In this environment, Project Photon and Project Lightwave are able to be leveraged beyond just ESXi. By enhancing the deployment options for BDE to include ESXi on vCloud Air (not shown above), KVM and physical (through Ironic), the story is slightly changed. The story now sounds something like this:

For a developer, you choose what Cloud Native application orchestration layer (Mesos, Marathon, Chronos, CloudFoundry, etc.) you would like and communicate with it over the provided API. For operations, the deployment of the tenants within the private cloud environment can be deployed using the OpenStack API (with Heat templates). For both sides, SDLC consistency is maintained through the development process to production.
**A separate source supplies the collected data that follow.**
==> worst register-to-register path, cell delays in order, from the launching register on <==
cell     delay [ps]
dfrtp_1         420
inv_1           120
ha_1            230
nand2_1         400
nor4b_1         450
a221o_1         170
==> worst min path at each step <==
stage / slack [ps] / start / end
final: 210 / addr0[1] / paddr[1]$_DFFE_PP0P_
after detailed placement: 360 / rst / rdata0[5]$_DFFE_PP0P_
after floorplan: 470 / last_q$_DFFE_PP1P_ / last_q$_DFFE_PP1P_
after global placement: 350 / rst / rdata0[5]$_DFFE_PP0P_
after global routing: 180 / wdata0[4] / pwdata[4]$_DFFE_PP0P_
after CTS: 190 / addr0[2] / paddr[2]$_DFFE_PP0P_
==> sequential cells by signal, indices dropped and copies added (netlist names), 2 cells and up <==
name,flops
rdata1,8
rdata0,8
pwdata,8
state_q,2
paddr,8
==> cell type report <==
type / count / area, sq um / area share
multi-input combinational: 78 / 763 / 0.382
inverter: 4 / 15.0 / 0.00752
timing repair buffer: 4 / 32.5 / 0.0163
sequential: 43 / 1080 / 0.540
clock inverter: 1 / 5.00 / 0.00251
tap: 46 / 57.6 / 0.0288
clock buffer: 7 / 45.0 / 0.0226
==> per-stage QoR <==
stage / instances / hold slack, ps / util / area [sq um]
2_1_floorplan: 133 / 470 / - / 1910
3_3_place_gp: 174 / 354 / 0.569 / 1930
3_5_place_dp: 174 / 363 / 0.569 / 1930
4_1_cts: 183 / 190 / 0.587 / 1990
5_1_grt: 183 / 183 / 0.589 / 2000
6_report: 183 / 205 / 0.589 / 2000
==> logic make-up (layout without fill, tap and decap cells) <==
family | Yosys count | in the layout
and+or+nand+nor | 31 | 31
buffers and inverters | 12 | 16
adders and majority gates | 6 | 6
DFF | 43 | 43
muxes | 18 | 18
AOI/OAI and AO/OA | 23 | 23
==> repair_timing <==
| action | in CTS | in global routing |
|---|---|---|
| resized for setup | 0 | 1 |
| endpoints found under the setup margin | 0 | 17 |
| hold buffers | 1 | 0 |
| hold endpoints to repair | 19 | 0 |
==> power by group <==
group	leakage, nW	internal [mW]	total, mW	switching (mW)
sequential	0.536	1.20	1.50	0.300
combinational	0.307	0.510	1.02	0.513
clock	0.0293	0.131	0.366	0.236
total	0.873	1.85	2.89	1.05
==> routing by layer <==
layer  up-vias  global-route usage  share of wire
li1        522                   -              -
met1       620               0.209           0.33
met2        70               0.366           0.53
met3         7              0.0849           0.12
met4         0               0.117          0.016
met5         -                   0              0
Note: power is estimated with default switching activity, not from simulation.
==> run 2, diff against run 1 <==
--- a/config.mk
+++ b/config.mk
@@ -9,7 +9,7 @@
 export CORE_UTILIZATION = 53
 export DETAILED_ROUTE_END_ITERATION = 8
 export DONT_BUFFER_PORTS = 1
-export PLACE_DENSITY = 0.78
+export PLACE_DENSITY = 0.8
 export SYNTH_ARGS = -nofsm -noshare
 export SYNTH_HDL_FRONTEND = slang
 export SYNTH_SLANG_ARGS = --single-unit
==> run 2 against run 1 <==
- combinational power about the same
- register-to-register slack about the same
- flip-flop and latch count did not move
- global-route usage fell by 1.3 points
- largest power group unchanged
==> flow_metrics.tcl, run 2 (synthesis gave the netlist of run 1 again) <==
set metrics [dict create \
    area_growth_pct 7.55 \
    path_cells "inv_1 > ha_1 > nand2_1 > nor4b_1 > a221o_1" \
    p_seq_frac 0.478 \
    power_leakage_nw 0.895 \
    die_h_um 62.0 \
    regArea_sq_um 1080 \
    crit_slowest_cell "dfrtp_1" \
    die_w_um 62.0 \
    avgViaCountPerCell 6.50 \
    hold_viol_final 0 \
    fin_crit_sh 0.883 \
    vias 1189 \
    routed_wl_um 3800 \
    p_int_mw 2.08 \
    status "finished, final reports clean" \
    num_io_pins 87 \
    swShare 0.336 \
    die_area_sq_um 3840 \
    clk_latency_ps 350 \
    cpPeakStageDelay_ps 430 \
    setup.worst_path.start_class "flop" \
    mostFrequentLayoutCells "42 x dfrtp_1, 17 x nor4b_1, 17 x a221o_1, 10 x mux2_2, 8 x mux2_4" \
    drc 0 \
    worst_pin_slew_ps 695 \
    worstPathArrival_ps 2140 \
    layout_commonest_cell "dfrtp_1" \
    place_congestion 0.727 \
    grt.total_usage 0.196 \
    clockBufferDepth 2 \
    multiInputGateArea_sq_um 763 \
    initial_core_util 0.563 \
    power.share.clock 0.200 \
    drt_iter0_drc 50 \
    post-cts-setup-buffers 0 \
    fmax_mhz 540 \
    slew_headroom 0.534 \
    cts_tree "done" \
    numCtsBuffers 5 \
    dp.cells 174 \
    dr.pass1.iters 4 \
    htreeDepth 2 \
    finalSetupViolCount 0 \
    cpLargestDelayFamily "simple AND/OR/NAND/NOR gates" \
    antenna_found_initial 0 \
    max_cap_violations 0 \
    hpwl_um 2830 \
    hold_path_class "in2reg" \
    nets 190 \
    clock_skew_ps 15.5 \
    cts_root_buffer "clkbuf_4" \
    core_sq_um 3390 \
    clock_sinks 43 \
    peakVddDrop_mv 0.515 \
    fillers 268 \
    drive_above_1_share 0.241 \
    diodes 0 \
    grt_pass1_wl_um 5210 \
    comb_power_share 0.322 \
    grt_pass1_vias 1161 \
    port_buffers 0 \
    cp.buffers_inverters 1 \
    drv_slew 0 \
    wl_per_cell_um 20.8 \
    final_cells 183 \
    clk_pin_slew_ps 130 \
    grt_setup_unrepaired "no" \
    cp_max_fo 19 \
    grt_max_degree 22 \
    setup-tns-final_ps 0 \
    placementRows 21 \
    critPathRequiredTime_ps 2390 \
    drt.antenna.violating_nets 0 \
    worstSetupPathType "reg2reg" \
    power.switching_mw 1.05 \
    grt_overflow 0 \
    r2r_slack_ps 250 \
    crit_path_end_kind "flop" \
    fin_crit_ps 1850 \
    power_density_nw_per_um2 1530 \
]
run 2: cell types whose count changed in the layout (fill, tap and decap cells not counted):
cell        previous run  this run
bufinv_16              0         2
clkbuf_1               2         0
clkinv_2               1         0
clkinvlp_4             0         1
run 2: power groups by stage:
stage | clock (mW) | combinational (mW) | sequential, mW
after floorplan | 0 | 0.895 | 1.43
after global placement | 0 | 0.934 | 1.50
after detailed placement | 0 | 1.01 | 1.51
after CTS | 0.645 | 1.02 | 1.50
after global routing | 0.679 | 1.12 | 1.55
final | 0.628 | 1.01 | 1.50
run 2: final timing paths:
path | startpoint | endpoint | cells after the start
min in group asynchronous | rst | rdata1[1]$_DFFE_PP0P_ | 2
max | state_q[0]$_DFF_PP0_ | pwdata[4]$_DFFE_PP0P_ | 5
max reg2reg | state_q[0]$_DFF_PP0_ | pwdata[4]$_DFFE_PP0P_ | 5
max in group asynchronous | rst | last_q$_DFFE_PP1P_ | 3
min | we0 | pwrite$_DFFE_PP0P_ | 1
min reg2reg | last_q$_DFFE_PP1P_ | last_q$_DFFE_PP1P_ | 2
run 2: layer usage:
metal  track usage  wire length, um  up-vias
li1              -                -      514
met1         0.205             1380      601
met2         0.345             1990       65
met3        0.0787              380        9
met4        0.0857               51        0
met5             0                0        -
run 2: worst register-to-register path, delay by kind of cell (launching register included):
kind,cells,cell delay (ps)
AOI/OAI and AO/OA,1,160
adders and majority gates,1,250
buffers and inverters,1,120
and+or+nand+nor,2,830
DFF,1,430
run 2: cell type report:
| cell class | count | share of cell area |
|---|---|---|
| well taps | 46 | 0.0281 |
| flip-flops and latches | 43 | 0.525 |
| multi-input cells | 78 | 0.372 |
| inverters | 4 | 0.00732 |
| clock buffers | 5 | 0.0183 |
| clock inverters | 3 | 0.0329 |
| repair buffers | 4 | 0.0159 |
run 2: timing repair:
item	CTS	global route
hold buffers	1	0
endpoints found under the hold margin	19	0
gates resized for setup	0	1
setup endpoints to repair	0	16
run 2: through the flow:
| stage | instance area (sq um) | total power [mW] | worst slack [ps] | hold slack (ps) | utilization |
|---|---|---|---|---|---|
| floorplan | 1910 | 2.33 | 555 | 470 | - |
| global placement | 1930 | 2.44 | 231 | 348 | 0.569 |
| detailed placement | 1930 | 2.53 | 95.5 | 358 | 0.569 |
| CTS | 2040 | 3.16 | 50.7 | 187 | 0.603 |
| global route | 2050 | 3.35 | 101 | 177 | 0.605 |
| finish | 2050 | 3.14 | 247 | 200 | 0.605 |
Simplicity is achieved by only interacting with two APIs — one for operations and one for development. There is large amount of work to do here. First, I need to continue to improve the OpenStack resource plugin to be production-ready. Second, testing of Project Photon inside BDE needs to take place — I imagine there will be some work to have it integrated correctly with the Chef server. Third, the deployment mechanism inside BDE needs to be enhanced to support other options. If the first two were a heavy lift, the last one is going to take a small army — but it is a challenge I am ready to take on!

Ultimately, I feel the gaps in OpenStack around Platform-as-a-Service orchestration can be solved though integrating Big Data Extensions. The framework is more robust and mature when compared to the Sahara offering. The potential is there, it just needs to be executed on.